- [Your goal]:
Each of the entries should be output exactly, with nothing left out.

- [Records to use]:
**config.mk**
```make
export PLATFORM = sky130hd
export DESIGN_NAME = timer_pit_wdog_ctl_flat
export DESIGN_NICKNAME = d
export VERILOG_FILES = /design/src/rtl/timer_pit_wdog_ctl_if.sv /design/src/rtl/timer_pit_wdog_ctl.sv /design/src/flat_wrapper.sv
export SDC_FILE = /design/constraint.sdc
export NUM_CORES = 1
export LEC_CHECK = 0
export ABC_CLOCK_PERIOD_IN_PS = 2100
export CAP_MARGIN = 10
export CORE_ASPECT_RATIO = 1.75
export CORE_MARGIN = 2
export CORE_UTILIZATION = 45
export DETAILED_ROUTE_END_ITERATION = 10
export PLACE_DENSITY = 0.76
export SLEW_MARGIN = 10
export SYNTH_ARGS = -nofsm -noshare
export SYNTH_HDL_FRONTEND = slang
export SYNTH_SLANG_ARGS = --single-unit
```
**constraint.sdc**
```tcl
create_clock -name CB -period 2.1 [get_ports CB]
set_input_delay 0.42 -clock CB [delete_from_list [all_inputs] [get_ports CB]]
set_output_delay 0.42 -clock CB [all_outputs]
set_load 0.005 [all_outputs]
```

- [Answer area]:
**config.mk**
```make
export PLATFORM = sky130hd
export DESIGN_NAME = timer_pit_wdog_ctl_flat
export DESIGN_NICKNAME = d
export VERILOG_FILES = /design/src/rtl/timer_pit_wdog_ctl_if.sv /design/src/rtl/timer_pit_wdog_ctl.sv /design/src/flat_wrapper.sv
export SDC_FILE = /design/constraint.sdc
export NUM_CORES = 1
export LEC_CHECK = 0
export ABC_CLOCK_PERIOD_IN_PS = 2100
export CAP_MARGIN = 10
export CORE_ASPECT_RATIO = 1.75
export CORE_MARGIN = 2
export CORE_UTILIZATION = 45
export DETAILED_ROUTE_END_ITERATION = 10
export PLACE_DENSITY = 0.76
export SLEW_MARGIN = 10
export SYNTH_ARGS = -nofsm -noshare
export SYNTH_HDL_FRONTEND = slang
export SYNTH_SLANG_ARGS = --single-unit
```
**constraint.sdc**
```tcl
create_clock -name CB -period 2.1 [get_ports CB]
set_input_delay 0.42 -clock CB [delete_from_list [all_inputs] [get_ports CB]]
set_output_delay 0.42 -clock CB [all_outputs]
set_load 0.005 [all_outputs]
```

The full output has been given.